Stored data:
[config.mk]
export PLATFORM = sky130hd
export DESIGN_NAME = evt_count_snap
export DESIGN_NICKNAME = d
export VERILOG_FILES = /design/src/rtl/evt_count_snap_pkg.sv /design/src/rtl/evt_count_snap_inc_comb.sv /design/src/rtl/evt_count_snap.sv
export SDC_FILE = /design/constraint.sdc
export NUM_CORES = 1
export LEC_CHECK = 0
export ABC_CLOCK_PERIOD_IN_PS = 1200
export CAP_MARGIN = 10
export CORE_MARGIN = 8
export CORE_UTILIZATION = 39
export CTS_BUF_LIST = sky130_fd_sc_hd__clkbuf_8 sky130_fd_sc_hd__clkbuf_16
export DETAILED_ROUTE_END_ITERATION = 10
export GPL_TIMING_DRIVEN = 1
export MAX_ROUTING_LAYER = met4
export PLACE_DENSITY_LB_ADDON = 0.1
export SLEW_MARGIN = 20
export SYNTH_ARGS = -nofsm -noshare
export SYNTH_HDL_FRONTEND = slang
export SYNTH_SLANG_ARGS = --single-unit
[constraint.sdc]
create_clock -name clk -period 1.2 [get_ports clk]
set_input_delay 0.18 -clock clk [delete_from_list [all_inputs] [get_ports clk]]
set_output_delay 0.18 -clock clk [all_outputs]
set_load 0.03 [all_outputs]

REQUIREMENT:
Could you return the complete set of entries exactly?

TASK SOLUTION:
[config.mk]
export PLATFORM = sky130hd
export DESIGN_NAME = evt_count_snap
export DESIGN_NICKNAME = d
export VERILOG_FILES = /design/src/rtl/evt_count_snap_pkg.sv /design/src/rtl/evt_count_snap_inc_comb.sv /design/src/rtl/evt_count_snap.sv
export SDC_FILE = /design/constraint.sdc
export NUM_CORES = 1
export LEC_CHECK = 0
export ABC_CLOCK_PERIOD_IN_PS = 1200
export CAP_MARGIN = 10
export CORE_MARGIN = 8
export CORE_UTILIZATION = 39
export CTS_BUF_LIST = sky130_fd_sc_hd__clkbuf_8 sky130_fd_sc_hd__clkbuf_16
export DETAILED_ROUTE_END_ITERATION = 10
export GPL_TIMING_DRIVEN = 1
export MAX_ROUTING_LAYER = met4
export PLACE_DENSITY_LB_ADDON = 0.1
export SLEW_MARGIN = 20
export SYNTH_ARGS = -nofsm -noshare
export SYNTH_HDL_FRONTEND = slang
export SYNTH_SLANG_ARGS = --single-unit
[constraint.sdc]
create_clock -name clk -period 1.2 [get_ports clk]
set_input_delay 0.18 -clock clk [delete_from_list [all_inputs] [get_ports clk]]
set_output_delay 0.18 -clock clk [all_outputs]
set_load 0.03 [all_outputs]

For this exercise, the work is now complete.